31 C
Semarang
Kamis, 6 Mei 2021

Relokasi BKT Tuntas sebelum Agustus

SEMARANG – Pemerintah pusat meminta agar Pemkot Semarang mempercepat pembebasan lahan proyek normalisasi Sungai Banjir Kanal Timur (BKT). Wali Kota Semarang Hendrar Prihadi meminta kepada jajarannya agar relokasi Pedagang Kaki Lima (PKL) maupun bangunan rumah di sepanjang bantaran Sungai BKT bisa tuntas sebelum Agustus mendatang. Termasuk mempercepat penyiapan lahan relokasi, baik untuk PKL yang akan ditempatkan di Pasar Klitikan Pedurungan, maupun warga yang terkena dampak untuk ditempatkan di rumah susun.

”Rekomendasi dari pusat, lelang akan dilaksanakan Agustus. Sehingga kami diminta untuk melakukan percepatan,” kata Hendi –sapaan akrab Hendrar Prihadi, Selasa (24/1).

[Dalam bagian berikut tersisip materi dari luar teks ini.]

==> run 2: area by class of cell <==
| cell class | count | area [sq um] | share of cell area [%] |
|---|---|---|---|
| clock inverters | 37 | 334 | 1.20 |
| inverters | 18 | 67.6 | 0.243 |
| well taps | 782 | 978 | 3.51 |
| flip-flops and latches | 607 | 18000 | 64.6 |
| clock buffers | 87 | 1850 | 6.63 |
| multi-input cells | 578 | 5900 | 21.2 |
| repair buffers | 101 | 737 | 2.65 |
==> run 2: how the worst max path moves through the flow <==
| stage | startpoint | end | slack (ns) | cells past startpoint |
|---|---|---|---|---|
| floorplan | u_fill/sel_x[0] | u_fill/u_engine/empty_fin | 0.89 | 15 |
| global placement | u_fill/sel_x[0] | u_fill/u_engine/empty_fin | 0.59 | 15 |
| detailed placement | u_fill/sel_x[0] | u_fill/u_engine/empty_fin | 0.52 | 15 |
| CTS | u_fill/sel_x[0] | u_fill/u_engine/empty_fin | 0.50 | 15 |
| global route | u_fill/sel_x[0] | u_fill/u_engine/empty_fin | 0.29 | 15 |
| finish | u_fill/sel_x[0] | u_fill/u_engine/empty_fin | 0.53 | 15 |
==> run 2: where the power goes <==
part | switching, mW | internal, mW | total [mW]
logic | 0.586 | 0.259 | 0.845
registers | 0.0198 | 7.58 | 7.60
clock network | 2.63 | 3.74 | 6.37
**config.mk**
```make
export PLATFORM = sky130hd
export DESIGN_NAME = top_mdr
export DESIGN_NICKNAME = d
export VERILOG_FILES = /design/src/verilog/mdr_pkg.sv /design/src/verilog/operand_loader.sv /design/src/verilog/step_counter.sv /design/src/verilog/mdr_datapath.sv /design/src/verilog/bin_to_bcd.sv /design/src/verilog/seg7_decoder.sv /design/src/verilog/top_mdr.sv
export SDC_FILE = /design/constraint.sdc
export NUM_CORES = 1
export LEC_CHECK = 0
export BUFFER_PORTS_ARGS = -buffer_cell sky130_fd_sc_hd__buf_2
export CAP_MARGIN = 20
export CELL_PAD_IN_SITES_DETAIL_PLACEMENT = 0
export CELL_PAD_IN_SITES_GLOBAL_PLACEMENT = 1
export CORE_MARGIN = 2
export CORE_UTILIZATION = 25
export DETAILED_ROUTE_END_ITERATION = 8
export PLACE_DENSITY = 0.46
export SLEW_MARGIN = 15
export SYNTH_ARGS = -nofsm -noshare
export SYNTH_HDL_FRONTEND = slang
export SYNTH_HIERARCHICAL = 1
export SYNTH_SLANG_ARGS = --single-unit
```
**constraint.sdc**
```tcl
create_clock -name clk -period 17.03 [get_ports clk]
set_input_delay 0.8515 -clock clk [delete_from_list [all_inputs] [get_ports clk]]
set_output_delay 0.8515 -clock clk [all_outputs]
set_load 0.02 [all_outputs]
```
===== src/include/fft_defines.svh =====
`ifndef FFT_DEFINES_SVH
`define FFT_DEFINES_SVH

// Q4.4 signed samples
`define FFT_INT_BITS 4
`define FFT_FRAC_BITS 4
`define FFT_SAMPLE_W (`FFT_INT_BITS + `FFT_FRAC_BITS)

// Transform size and number of radix-2 stages
`define FFT_POINTS 8
`define FFT_STAGES 3

`endif


===== src/fft_pkg.sv =====
`include "fft_defines.svh"

package fft_pkg;

  // One signed fixed-point component
  typedef logic signed [`FFT_SAMPLE_W-1:0] sample_t;

  typedef struct packed {
    sample_t re;
    sample_t im;
  } cplx_t;

  // Whole frame or spectrum, element 0 in the low bits
  typedef cplx_t [`FFT_POINTS-1:0] frame_t;

  typedef logic [`FFT_STAGES-1:0] point_idx_t;

  function automatic point_idx_t bit_reverse(input point_idx_t idx);
    point_idx_t rev;
    rev = '0;
    for (int i = 0; i < `FFT_STAGES; i++) begin
      rev[i] = idx[`FFT_STAGES-1-i];
    end
    return rev;
  endfunction

  // W^k = exp(-j*2*pi*k/8), scaled by 16
  function automatic cplx_t twiddle(input logic [1:0] k);
    cplx_t w;
    case (k)
      2'd0: begin
        w.re = sample_t'(16);
        w.im = sample_t'(0);
      end
      2'd1: begin
        w.re = sample_t'(11);
        w.im = sample_t'(-11);
      end
      2'd2: begin
        w.re = sample_t'(0);
        w.im = sample_t'(-16);
      end
      default: begin
        w.re = sample_t'(-11);
        w.im = sample_t'(-11);
      end
    endcase
    return w;
  endfunction

endpackage


===== src/fft_pipe_reg.sv =====
`timescale 1ns/1ps

module fft_pipe_reg #(
  parameter type payload_t = logic
) (
  input  logic     clk,
  input  logic     reset_i,
  input  logic     valid_i,
  output logic     ready_o,
  input  payload_t data_i,
  output logic     valid_o,
  input  logic     ready_i,
  output payload_t data_o
);

  logic     valid_q;
  payload_t data_q;

  // Free when empty or when the held beat leaves this cycle
  assign ready_o = !valid_q || ready_i;
  assign valid_o = valid_q;
  assign data_o  = data_q;

  always_ff @(posedge clk) begin
    if (reset_i) begin
      valid_q <= 1'b0;
    end else if (ready_o) begin
      valid_q <= valid_i;
    end
  end

  always_ff @(posedge clk) begin
    if (valid_i && ready_o) begin
      data_q <= data_i;
    end
  end

endmodule


===== src/fft_butterfly_stage.sv =====
`timescale 1ns/1ps
`include "fft_defines.svh"

module fft_butterfly_stage #(
  parameter int STAGE = 0
) (
  input  fft_pkg::frame_t frame_i,
  output fft_pkg::frame_t frame_o
);
  import fft_pkg::*;

  localparam int SPAN    = 1 << STAGE;
  localparam int TW_STEP = (`FFT_POINTS / 2) / SPAN;
  localparam int PROD_W  = 2 * `FFT_SAMPLE_W;

  // Full-width product, keep bits 3 down to -4 (wraps on overflow)
  function automatic cplx_t cplx_mul(input cplx_t x, input cplx_t w);
    logic signed [PROD_W-1:0] prod_re;
    logic signed [PROD_W-1:0] prod_im;
    cplx_t                    y;
    prod_re = x.re * w.re - x.im * w.im;
    prod_im = x.im * w.re + x.re * w.im;
    y.re    = prod_re[PROD_W-`FFT_INT_BITS-1:`FFT_FRAC_BITS];
    y.im    = prod_im[PROD_W-`FFT_INT_BITS-1:`FFT_FRAC_BITS];
    return y;
  endfunction

  for (genvar g = 0; g < `FFT_POINTS; g += 2 * SPAN) begin : g_group
    for (genvar j = 0; j < SPAN; j++) begin : g_fly
      localparam int LO   = g + j;
      localparam int HI   = LO + SPAN;
      localparam int TW_K = j * TW_STEP;

      cplx_t prod;

      assign prod = cplx_mul(frame_i[HI], twiddle(2'(TW_K)));

      // Sum to the lower slot, difference to the upper, 8-bit wrap
      assign frame_o[LO] = '{
        re: sample_t'(frame_i[LO].re + prod.re),
        im: sample_t'(frame_i[LO].im + prod.im)
      };
      assign frame_o[HI] = '{
        re: sample_t'(frame_i[LO].re - prod.re),
        im: sample_t'(frame_i[LO].im - prod.im)
      };
    end
  end

endmodule


===== src/fft_sample_loader.sv =====
`timescale 1ns/1ps
`include "fft_defines.svh"

module fft_sample_loader (
  input  logic            clk,
  input  logic            reset_i,
  input  logic            in_valid_i,
  output logic            in_ready_o,
  input  fft_pkg::cplx_t  in_sample_i,
  output logic            frame_valid_o,
  input  logic            frame_ready_i,
  output fft_pkg::frame_t frame_o
);
  import fft_pkg::*;

  point_idx_t wr_count;
  frame_t     frame_q;
  logic       full_q;
  logic       sample_fire;
  logic       frame_fire;

  assign sample_fire   = in_valid_i && in_ready_o;
  assign frame_fire    = frame_valid_o && frame_ready_i;

  // Input stalls while a complete frame waits downstream
  assign in_ready_o    = !full_q;
  assign frame_valid_o = full_q;
  assign frame_o       = frame_q;

  always_ff @(posedge clk) begin
    if (reset_i) begin
      wr_count <= '0;
      full_q   <= 1'b0;
    end else begin
      if (sample_fire) begin
        // Count wraps to 0 on the last sample
        wr_count <= wr_count + 1'b1;
        if (wr_count == point_idx_t'(`FFT_POINTS - 1)) begin
          full_q <= 1'b1;
        end
      end
      if (frame_fire) begin
        full_q <= 1'b0;
      end
    end
  end

  // DIT ordering: sample n lands in slot bitrev(n)
  always_ff @(posedge clk) begin
    if (sample_fire) begin
      frame_q[bit_reverse(wr_count)] <= in_sample_i;
    end
  end

endmodule


===== src/fft_bin_serializer.sv =====
`timescale 1ns/1ps
`include "fft_defines.svh"

module fft_bin_serializer (
  input  logic            clk,
  input  logic            reset_i,
  input  logic            frame_valid_i,
  output logic            frame_ready_o,
  input  fft_pkg::frame_t frame_i,
  output logic            out_valid_o,
  input  logic            out_ready_i,
  output fft_pkg::cplx_t  out_bin_o,
  output logic            out_last_o
);
  import fft_pkg::*;

  frame_t     spec_q;
  point_idx_t bin_q;
  logic       busy_q;

  assign frame_ready_o = !busy_q;
  assign out_valid_o   = busy_q;
  assign out_bin_o     = spec_q[bin_q];
  assign out_last_o    = (bin_q == point_idx_t'(`FFT_POINTS - 1));

  always_ff @(posedge clk) begin
    if (reset_i) begin
      busy_q <= 1'b0;
      bin_q  <= '0;
    end else if (frame_valid_i && frame_ready_o) begin
      busy_q <= 1'b1;
      bin_q  <= '0;
    end else if (out_valid_o && out_ready_i) begin
      // Counter wraps back to bin 0 after the last one
      bin_q <= bin_q + 1'b1;
      if (out_last_o) begin
        busy_q <= 1'b0;
      end
    end
  end

  always_ff @(posedge clk) begin
    if (frame_valid_i && frame_ready_o) begin
      spec_q <= frame_i;
    end
  end

endmodule


===== src/fft_top.sv =====
`timescale 1ns/1ps
`include "fft_defines.svh"

module fft_top (
  input  logic           clk,
  input  logic           reset_i,
  input  logic           in_valid_i,
  output logic           in_ready_o,
  input  fft_pkg::cplx_t in_sample_i,
  output logic           out_valid_o,
  input  logic           out_ready_i,
  output fft_pkg::cplx_t out_bin_o,
  output logic           out_last_o
);
  import fft_pkg::*;

  // Handshake k feeds register k; handshake 4 feeds the serializer
  logic [`FFT_STAGES+1:0] pipe_valid;
  logic [`FFT_STAGES+1:0] pipe_ready;

  // Register inputs (loader, then stage outputs) and register outputs
  frame_t reg_d [`FFT_STAGES+1];
  frame_t reg_q [`FFT_STAGES+1];

  fft_sample_loader u_loader (
    .clk           (clk),
    .reset_i       (reset_i),
    .in_valid_i    (in_valid_i),
    .in_ready_o    (in_ready_o),
    .in_sample_i   (in_sample_i),
    .frame_valid_o (pipe_valid[0]),
    .frame_ready_i (pipe_ready[0]),
    .frame_o       (reg_d[0])
  );

  for (genvar k = 0; k <= `FFT_STAGES; k++) begin : g_reg
    fft_pipe_reg #(
      .payload_t (frame_t)
    ) u_reg (
      .clk     (clk),
      .reset_i (reset_i),
      .valid_i (pipe_valid[k]),
      .ready_o (pipe_ready[k]),
      .data_i  (reg_d[k]),
      .valid_o (pipe_valid[k+1]),
      .ready_i (pipe_ready[k+1]),
      .data_o  (reg_q[k])
    );
  end

  // Stage k sits between register k and register k+1
  for (genvar k = 0; k < `FFT_STAGES; k++) begin : g_stage
    fft_butterfly_stage #(
      .STAGE (k)
    ) u_stage (
      .frame_i (reg_q[k]),
      .frame_o (reg_d[k+1])
    );
  end

  fft_bin_serializer u_serializer (
    .clk           (clk),
    .reset_i       (reset_i),
    .frame_valid_i (pipe_valid[`FFT_STAGES+1]),
    .frame_ready_o (pipe_ready[`FFT_STAGES+1]),
    .frame_i       (reg_q[`FFT_STAGES]),
    .out_valid_o   (out_valid_o),
    .out_ready_i   (out_ready_i),
    .out_bin_o     (out_bin_o),
    .out_last_o    (out_last_o)
  );

endmodule


===== config.mk =====
export PLATFORM = sky130hd
export DESIGN_NAME = fft_top
export DESIGN_NICKNAME = d
export VERILOG_FILES = /design/src/fft_pkg.sv /design/src/fft_pipe_reg.sv /design/src/fft_butterfly_stage.sv /design/src/fft_sample_loader.sv /design/src/fft_bin_serializer.sv /design/src/fft_top.sv
export VERILOG_INCLUDE_DIRS = /design/src /design/src/include
export SDC_FILE = /design/constraint.sdc
export NUM_CORES = 1
export LEC_CHECK = 0
export BUFFER_PORTS_ARGS = -buffer_cell sky130_fd_sc_hd__buf_4
export CELL_PAD_IN_SITES_DETAIL_PLACEMENT = 2
export CELL_PAD_IN_SITES_GLOBAL_PLACEMENT = 2
export CORE_AREA = 4 4 261 455
export CTS_CLUSTER_SIZE = 28
export DETAILED_ROUTE_END_ITERATION = 16
export DIE_AREA = 0 0 265 459
export PLACE_DENSITY = 0.78
export SYNTH_ARGS = -nofsm -noshare
export SYNTH_HDL_FRONTEND = slang
export SYNTH_SLANG_ARGS = --single-unit

===== constraint.sdc =====
create_clock -name clk -period 15.63 [get_ports clk]
set_clock_uncertainty 0.05 [all_clocks]
set_input_delay 0.7815 -clock clk [delete_from_list [all_inputs] [get_ports clk]]
set_output_delay 0.7815 -clock clk [all_outputs]
set_load 0.01 [all_outputs]

# Word level (Yosys, flattened, before mapping)
# Cells that the tools add are included.
# classes
addsub,63
mul,6
order_cmp,3
n_eq_ne,2
muxes,8
reduce_logical,24
# ops
cell,n
$add A8 B8 Y8,24
$sub A8 B8 Y8,24
$bwmux W128,1
$mul A8 B5 Y12 const B,6
$bmux W16 S3,1
$demux W16 S3,1
$neg A8 Y8,6
$sub A1 B12 Y12 const A,3
$mux W16,2
$add A12 B12 Y12,2
$sub A12 B12 Y12,2
$logic_and A1 B1 Y1,8
$lt A3 B4 Y1 const B,2
$add A3 B1 Y3 const B,2
$eq A3 B3 Y1 const B,2
$logic_not A1 Y1,6
$logic_or A1 B1 Y1,4
$reduce_and A2 Y1,2
$reduce_bool A2 Y1,2
$reduce_or A2 Y1,2
$ge A3 B1 Y1 const B,1
$mux W1,3
# totals
regBits,780
input_bits,20
output_inout_bits,19
wordCells,210

# Depth between registers and ports, before layout
# depth
word_depth,7
ltp_mapped,24
mapped_depth_nobuf,24

# Cells and area by module
# Synthesis repeated with hierarchy kept, for this count alone.
# unflattened
hier_cells,3422
hier_area_um2,44664.1
# modules_own_cells
module,n_inst,cells_each,area_per_inst_um2,seq_area_each_um2
fft_pipe_reg,4,133,3898.7,3863.7
fft_butterfly_stage (g_stage[2].u_stage),1,1167,9715.6,0.0
fft_butterfly_stage (g_stage[1].u_stage),1,712,5340.1,0.0
fft_bin_serializer,1,209,5116.2,3923.8
fft_butterfly_stage (g_stage[0].u_stage),1,636,4733.3,0.0
fft_sample_loader,1,166,4164.0,3923.8

# Worst setup path after synthesis
# OpenSTA, ideal clock, no wires.
# synth_path
path_type,reg-to-reg
start,reg u_serializer.busy_q (netlist: u_serializer.out_valid_o)
end,"reg g_reg[1].u_reg.data_q, in the netlist g_reg[1].u_reg.data_o[100] (enable)"
setup_time_ns,0.782
arrival_ns,9.500
t_required_ns,14.798
slack_ns,5.298
path_stages_with_launch,5
path_buffers,2
period_less_slack_ns,10.332
cell_sequence,dfxtp_1 > clkbuf_1 > and3_1 > clkbuf_1 > a21boi_0
# synth_between
elab_chain_cells,5
# synth_rtl
element,line,rtl
start: declaration,fft_bin_serializer.sv:19,logic busy_q;
start signal: assignment,fft_bin_serializer.sv:28,busy_q <= 1'b0;
start signal: assignment,fft_bin_serializer.sv:31,busy_q <= 1'b1;
start signal: assignment,fft_bin_serializer.sv:37,busy_q <= 1'b0;
$logic_not A1 Y1,fft_bin_serializer.sv:21,assign frame_ready_o = !busy_q;
$logic_or A1 B1 Y1 (3 in series),fft_pipe_reg.sv:20,assign ready_o = !valid_q || ready_i;
$logic_and A1 B1 Y1,fft_pipe_reg.sv:33,if (valid_i && ready_o) begin
end signal: assignment,fft_pipe_reg.sv:34,data_q <= data_i;
end: declaration,fft_pipe_reg.sv:17,payload_t data_q;
# No other way between the ends.
# A chain may end at the register's enable or synchronous reset.

==> results.md <==
* GR Overflow Total at 0
* Measured slew at the worst slew-check pin at 1.10 ns
* Hold-fix buffers at CTS at 0
* Vias in the first global route at 28,400
* Synthesis Warnings at 0
* Worst path cell trace: ha_1 -> fa_1 -> inv_1 -> fa_1 -> fa_1 -> inv_1 -> fa_1 -> inv_1 -> ha_1 -> nor2b_1 -> nor2_1 -> xnor2_1 -> ha_1 -> inv_1 -> a21oi_1 -> o21bai_1 -> a21oi_1 -> nor2_1 -> nor2_1 -> o21bai_1 -> xor2_1
* Final setup viols at 0
* Total Routing Usage GR at 19.3%
* Max Fanout on Critical Path at 5
* Met2 usage at 39.5%
* Final hold slack at 0.314 ns
* Tmin final at 5.96 ns
* Placed cell area at between 40,000 and 50,000 um^2
* Die width at 265 um
* Reg power frac at 52.2%
* H-tree depth at 3
* Status: completed
* Slew margin rel. at between 20% and 30%
* CTS tree: built
* Met3 Use GR at 1.77%
* CTS Buffer Depth at 3
* Net switching power at 878 uW
* Synth async-reset ratio at 0%
* Clock network power share at 45.9%
* Util after Layout at about two fifths
* Post-CTS Setup Bufs at 0
* Nets at about 4,000
* Area delta synth->final at 11.4%
* 1st-pass router iterations at 6
* Sequential area share after synthesis at between 50% and 60%
* Mean routed wirelength per cell at 23.6 um
* Routed Antenna Nets at 0
* RR Startpoint: g_reg[2].u_reg.data_o[85]
* Root buf cell: clkbuf_16
* HP Start: out_ready_i
* Post-route DRC violation count at 0
* Final hold vios at 0
* Tightest Hold Check Type: primary input to flip-flop
* Netlist cell types at 55
* Setup Crit Path Kind: flip-flop to flip-flop
* Resize count post-CTS at 0
* Post-Syn Instances at 3,284
* HPWL Detailed at 94.5 mm
* Leak at 0.0190 uW
* Data arrival, critical path at 6.31 ns
* Core area at between 100,000 and 150,000 um^2
* Fin area at 47,200 um^2
* CTS Sinks at roughly 750
* DR iter-0 viols at between 800 and 900
* Avg Cell Area, Syn at ~13 um^2
* Inst Count DP at 4,807
* Mapped Area at 42,400 um^2
* Largest net degree at the start of global routing at 72
* Port-buffer cells at 38
* VDD IR max at approximately 0.060 mV
* Row count at 165
* Avg Vias per Cell at 4.89
* Pwr/cell area at 89.2 nW/um^2
* Gpl congestion at 0.874
* Setup tns final at 0 ns
* Part of the power in combinational logic at 1.9%
* Post-synth EDFFs at 736
* Initial Utilization at 36.8%
* Crit path largest cell delay at approximately 0.55 ns
* RSZ-0062 raised after global routing: false
* Seq cells post-synth at 748
* Num ports at 39
* Chip height at approximately 460 um
* Max-slew violation count at 0
* Post-Layout Cell Count at approximately 4,900
* Initial antenna violation count at 2
* Main synth FF type: edfxtp_1
* First-pass GRT wire length at 176 mm
* Register clock-pin slew on the reported worst setup and hold paths at approximately 0.070 ns
* Fmax at 0.168 GHz
* Syn Nets at a little under 4,000
* Met1 usage at 17.8%
* Final worst path period share at 38.1%
* Most Used Layer, Global Route: met2
* Cts bufs inserted at 74
* Critical Path Source: g_reg[2].u_reg.data_o[85]
* Share of cells above drive strength 1 at 7.01%
* Max-cap violations at 0
* Startpoint Class: flip-flop
* Slowest stage cell, crit path: fa_1
* Vias post-DR at 24,200
* Clk Latency, worst-skew pair at slightly below 0.7 ns
* Final wirelength at roughly 120 mm
* P_int at roughly 3300 uW
* Crit end category: flip-flop
* Sw Ratio at 20.9%
* Die ar. at around 120,000 um^2
* Worst Path Required at 15.98 ns
[sequential cells by signal, indices dropped and copies added, names as in the netlist]
name	count
g.u_reg.data_o	488
g.u_reg.valid_o	4
u_loader.frame_o	128
u_loader.frame_valid_o	1
u_loader.wr_count	3
u_serializer.bin_q	3
u_serializer.out_valid_o	1
u_serializer.spec_q	120
[critical path, delay by kind of cell, from the launching register on]
family | cells | cell delay (ns)
DFF | 1 | 0.49
AOI/OAI and AO/OA | 4 | 0.79
adders and majority gates | 7 | 3.21
buffers and inverters | 4 | 0.26
and+or+nand+nor | 4 | 0.58
xor gates and xnor gates | 2 | 0.31
[cells in the mapped netlist, types with 2 or more instances]
master	instances	area share [%]
a21boi_0	5	0.089
a21o_1	46	0.82
a21oi_1	229	2.7
a22oi_1	2	0.035
a311oi_1	3	0.062
a41o_1	2	0.047
a41oi_1	2	0.041
and2_1	4	0.059
and3_1	18	0.27
buf_1	2	0.018
clkbuf_1	34	0.30
dfxtp_1	12	0.57
edfxtp_1	736	52
fa_1	117	5.5
ha_1	497	15
inv_1	537	4.8
mux2_2	20	0.53
mux2i_1	7	0.17
mux4_2	30	1.6
nand2_1	27	0.24
nand2b_1	37	0.55
nand3_1	8	0.095
nor2_1	244	2.2
nor2b_1	29	0.43
nor3_1	23	0.27
nor3b_1	5	0.089
nor4_1	2	0.030
o211ai_1	2	0.035
o21a_1	6	0.11
o21ai_0	60	0.71
o21ai_1	4	0.047
o21bai_1	101	1.8
or2_2	2	0.030
or3_1	6	0.089
xnor2_1	237	4.9
xnor2_2	2	0.077
xor2_1	168	3.5
[worst paths after layout]
kind / end / slack [ns] / cells past startpoint
min reg2reg: g_reg[0].u_reg.data_o[45] / 0.36 / 0
max reg2reg: g_reg[3].u_reg.data_o[95] / 9.67 / 21
min: u_serializer.out_valid_o / 0.31 / 2
max: g_reg[3].u_reg.data_o[95] / 9.67 / 21
[layer usage]
| layer | routed length, um | share of wire (%) |
|---|---|---|
| met5 | 0 | 0 |
| met4 | 8000 | 6.8 |
| met1 | 38600 | 33 |
| met3 | 2160 | 1.8 |
| met2 | 68200 | 58 |
[cell usage in the layout (no fill, tap or decap), types with 37 or more instances in the layout]
| cell | instances |
|---|---|
| fa_1 | 117 |
| xor2_1 | 168 |
| clkbuf_16 | 77 |
| nand2b_1 | 37 |
| o21bai_1 | 101 |
| nor2_1 | 243 |
| buf_4 | 57 |
| a21oi_1 | 229 |
| a21o_1 | 46 |
| edfxtp_1 | 736 |
| o21ai_0 | 60 |
| xnor2_1 | 237 |
| ha_1 | 497 |
| inv_1 | 537 |
[power groups by stage]
stage                     Clock (uW)  Sequential [uW]  Combinational (uW)
final                           1930             2200                79.4
after global routing            2070             2200                86.9
after CTS                       1990             2200                81.6
after detailed placement           0             2240                80.7
after global placement             0             2240                75.6
after floorplan                    0             2240                43.7
[final cells by class]
cell class	count	area [um^2]
Antenna cell	2	5.00
Clock buffer	86	1960
Clock inverter	50	628
Fill cell	11600	68000
Inverter	537	2020
Multi-Input combinational cell	1962	17900
Sequential cell	748	22300
Tap cell	1503	1880
Timing Repair Buffer	57	428
[per-stage QoR]
step | worst slack, ns | power, uW
final | 9.67 | 4210
after global routing | 9.36 | 4350
after CTS | 9.65 | 4270
after detailed placement | 9.72 | 2320
after global placement | 9.90 | 2320
after floorplan | 5.30 | 2280
[cell families after synthesis]
family,Yosys count,share of synthesized area [%]
muxes,57,2.29
and+or+nand+nor,408,4.37
adders and majority gates,614,20.2
xor gates and xnor gates,408,8.50
DFF,748,52.7
buffers and inverters,574,5.10
AOI/OAI and AO/OA,475,6.78
Power figures use the tool's default switching activity.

Pihaknya mengaku telah memerintahkan kepada jajarannya untuk mempercepat kesiapan lahan relokasi. Baik di Pasar Klitikan Penggaron, maupun lokasi di luar pasar tersebut. Selain itu, relokasi bagi penghuni rumah di sepanjang bantaran Sungai BKT untuk menempati rumah susun. ”Pemindahan pedagang maupun relokasi warga bantaran BKT agar bisa tuntas sebelum Agustus,” katanya.

Dikatakan, pembangunan Rusun Meteseh Tembalang, saat ini masih dalam proses pengurukan. Sehingga belum bisa dilakukan pembangunan fisik. Tetapi, pihaknya telah meminta agar proses penyiapan pembangunan rusun ini dipercepat supaya bisa digunakan untuk menampung warga bantaran BKT.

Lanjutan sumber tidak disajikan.